Information provided:
= = = = = = =

`config.mk`:
```
export PLATFORM = sky130hd
export DESIGN_NAME = display_scan_ctrl
export DESIGN_NICKNAME = d
export VERILOG_FILES = /design/src/rtl/display_scan_ctrl.sv
export SDC_FILE = /design/constraint.sdc
export NUM_CORES = 1
export LEC_CHECK = 0
export ABC_AREA = 1
export CAP_MARGIN = 20
export CELL_PAD_IN_SITES_DETAIL_PLACEMENT = 1
export CELL_PAD_IN_SITES_GLOBAL_PLACEMENT = 2
export CORE_ASPECT_RATIO = 0.6
export CORE_UTILIZATION = 25
export DETAILED_ROUTE_END_ITERATION = 10
export PLACE_DENSITY = 0.77
export SYNTH_ARGS = -nofsm -noshare
export SYNTH_HDL_FRONTEND = slang
export SYNTH_SLANG_ARGS = --single-unit
```
`constraint.sdc`:
```
create_clock -name clk -period 2.29 [get_ports clk]
set_input_delay 0.687 -clock clk [delete_from_list [all_inputs] [get_ports clk]]
set_output_delay 0.687 -clock clk [all_outputs]
set_load 0.1 [all_outputs]
```
`src/rtl/display_scan_ctrl.sv`:
```
// display_scan_ctrl
// -----------------------------------------------------------------------------
// Time-multiplexed scan controller for a bank of common-anode 7-segment digits
// that share one external BCD-to-7-segment decoder. Each digit gets a blanking
// gap (all digits off) followed by a lit interval. The decoder input changes
// only at the start of a gap, so its output has settled before any digit is
// enabled (anti-ghosting). Input digits, mask and leading-zero mode are
// captured once per frame so a frame never mixes old and new values.
//
// Ports:
//   clk          system clock, rising edge
//   rst_n        synchronous active-low reset
//   en           scan enable, 0 = display dark
//   digits_bcd   packed BCD digits, digit i at [4i+3:4i], digit 0 = LSD
//   blank_mask   1 = force digit i dark
//   lz_suppress  1 = blank leading zeros (digit 0 is never suppressed)
//   bcd_out      code to the shared decoder, 4'hF = blank
//   seg_in       active-low segments from the shared decoder
//   seg_out      active-low segments to the pins
//   digit_sel_n  active-low digit enables, at most one low
//   frame_start  one-cycle pulse when a new frame snapshot is taken
// -----------------------------------------------------------------------------
module display_scan_ctrl #(
  parameter int NUM_DIGITS   = 8,
  parameter int CLK_DIV      = 1000,
  parameter int BLANK_CYCLES = 16
) (
  input  logic                    clk,
  input  logic                    rst_n,
  input  logic                    en,
  input  logic [4*NUM_DIGITS-1:0] digits_bcd,
  input  logic [NUM_DIGITS-1:0]   blank_mask,
  input  logic                    lz_suppress,
  output logic [3:0]              bcd_out,
  input  logic [6:0]              seg_in,
  output logic [6:0]              seg_out,
  output logic [NUM_DIGITS-1:0]   digit_sel_n,
  output logic                    frame_start
);

  localparam int MAX_CNT = (CLK_DIV > BLANK_CYCLES) ? CLK_DIV : BLANK_CYCLES;
  localparam int CNT_W   = $clog2(MAX_CNT + 1);
  localparam int IDX_W   = $clog2(NUM_DIGITS);

  localparam logic [CNT_W-1:0] SHOW_LAST  = CNT_W'(CLK_DIV - 1);
  localparam logic [CNT_W-1:0] BLANK_LAST = CNT_W'(BLANK_CYCLES - 1);
  localparam logic [IDX_W-1:0] IDX_LAST   = IDX_W'(NUM_DIGITS - 1);
  localparam logic [3:0]       BLANK_CODE = 4'hF;

  typedef enum logic [1:0] {
    IDLE,
    BLANK,
    SHOW
  } state_t;

  state_t                  state_q;
  logic [IDX_W-1:0]        idx_q;
  logic [CNT_W-1:0]        cnt_q;
  logic [4*NUM_DIGITS-1:0] snap_digits_q;
  logic [NUM_DIGITS-1:0]   snap_mask_q;
  logic                    snap_lz_q;
  logic [3:0]              bcd_out_q;
  logic [NUM_DIGITS-1:0]   digit_sel_n_q;
  logic                    frame_start_q;

  logic                    last_digit;
  logic                    show_done;
  logic                    take_snap;
  logic [IDX_W-1:0]        idx_d;
  logic [3:0]              bcd_d;
  logic [NUM_DIGITS-1:0]   sel_lit_n;

  // Code source: when a snapshot is being taken this cycle, the first digit of
  // the new frame must already be coded from the incoming values.
  logic [4*NUM_DIGITS-1:0] src_digits;
  logic [NUM_DIGITS-1:0]   src_mask;
  logic                    src_lz;
  logic [NUM_DIGITS-1:0]   upper_zero;
  logic [3:0]              code_vec [NUM_DIGITS];

  always_comb begin
    last_digit = (idx_q == IDX_LAST);
    show_done  = (state_q == SHOW) && (cnt_q == SHOW_LAST);
    take_snap  = en && ((state_q == IDLE) || (show_done && last_digit));
    idx_d      = ((state_q == IDLE) || last_digit) ? '0 : idx_q + IDX_W'(1);
    src_digits = take_snap ? digits_bcd  : snap_digits_q;
    src_mask   = take_snap ? blank_mask  : snap_mask_q;
    src_lz     = take_snap ? lz_suppress : snap_lz_q;
  end

  for (genvar gi = 0; gi < NUM_DIGITS; gi++) begin : g_code
    // Digit gi is a leading zero when it and every more significant digit is 0.
    assign upper_zero[gi] = ~|src_digits[4*NUM_DIGITS-1:4*gi];
    assign code_vec[gi] =
        src_mask[gi]                            ? BLANK_CODE :
        (src_lz && (gi != 0) && upper_zero[gi]) ? BLANK_CODE :
                                                  src_digits[4*gi +: 4];
  end

  assign bcd_d     = code_vec[idx_d];
  assign sel_lit_n = ~(NUM_DIGITS'(1) << idx_q);

  always_ff @(posedge clk) begin
    if (!rst_n) begin
      state_q       <= IDLE;
      idx_q         <= '0;
      cnt_q         <= '0;
      snap_digits_q <= '0;
      snap_mask_q   <= '0;
      snap_lz_q     <= 1'b0;
      bcd_out_q     <= BLANK_CODE;
      digit_sel_n_q <= '1;
      frame_start_q <= 1'b0;
    end else begin
      frame_start_q <= 1'b0;
      if (take_snap) begin
        snap_digits_q <= digits_bcd;
        snap_mask_q   <= blank_mask;
        snap_lz_q     <= lz_suppress;
        frame_start_q <= 1'b1;
      end
      if (!en) begin
        // Disable from any state: go dark and restart at digit 0 later.
        state_q       <= IDLE;
        idx_q         <= '0;
        cnt_q         <= '0;
        bcd_out_q     <= BLANK_CODE;
        digit_sel_n_q <= '1;
      end else begin
        case (state_q)
          IDLE: begin
            state_q       <= BLANK;
            idx_q         <= idx_d;
            cnt_q         <= '0;
            bcd_out_q     <= bcd_d;
            digit_sel_n_q <= '1;
          end
          BLANK: begin
            if (cnt_q == BLANK_LAST) begin
              state_q       <= SHOW;
              cnt_q         <= '0;
              digit_sel_n_q <= sel_lit_n;
            end else begin
              cnt_q <= cnt_q + CNT_W'(1);
            end
          end
          SHOW: begin
            if (show_done) begin
              // Decoder input only moves here, while every digit is off.
              state_q       <= BLANK;
              cnt_q         <= '0;
              idx_q         <= idx_d;
              bcd_out_q     <= bcd_d;
              digit_sel_n_q <= '1;
            end else begin
              cnt_q <= cnt_q + CNT_W'(1);
            end
          end
          default: begin
            state_q       <= IDLE;
            idx_q         <= '0;
            cnt_q         <= '0;
            bcd_out_q     <= BLANK_CODE;
            digit_sel_n_q <= '1;
          end
        endcase
      end
    end
  end

  assign bcd_out     = bcd_out_q;
  assign digit_sel_n = digit_sel_n_q;
  assign frame_start = frame_start_q;
  assign seg_out     = (state_q == SHOW) ? seg_in : 7'h7F;

endmodule
```
==> results of run 1 <==
## per-stage QoR
stage | cells | setup TNS, ps
global route | 904 | -3330
global placement | 869 | -1840
finish | 904 | -910
floorplan | 536 | 0
CTS | 897 | -667
detailed placement | 869 | -2040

= = = = = = =

Directions: Throughout the material above, find every line holding "values" and copy it.

Answer area:
// captured once per frame so a frame never mixes old and new values.
  // the new frame must already be coded from the incoming values.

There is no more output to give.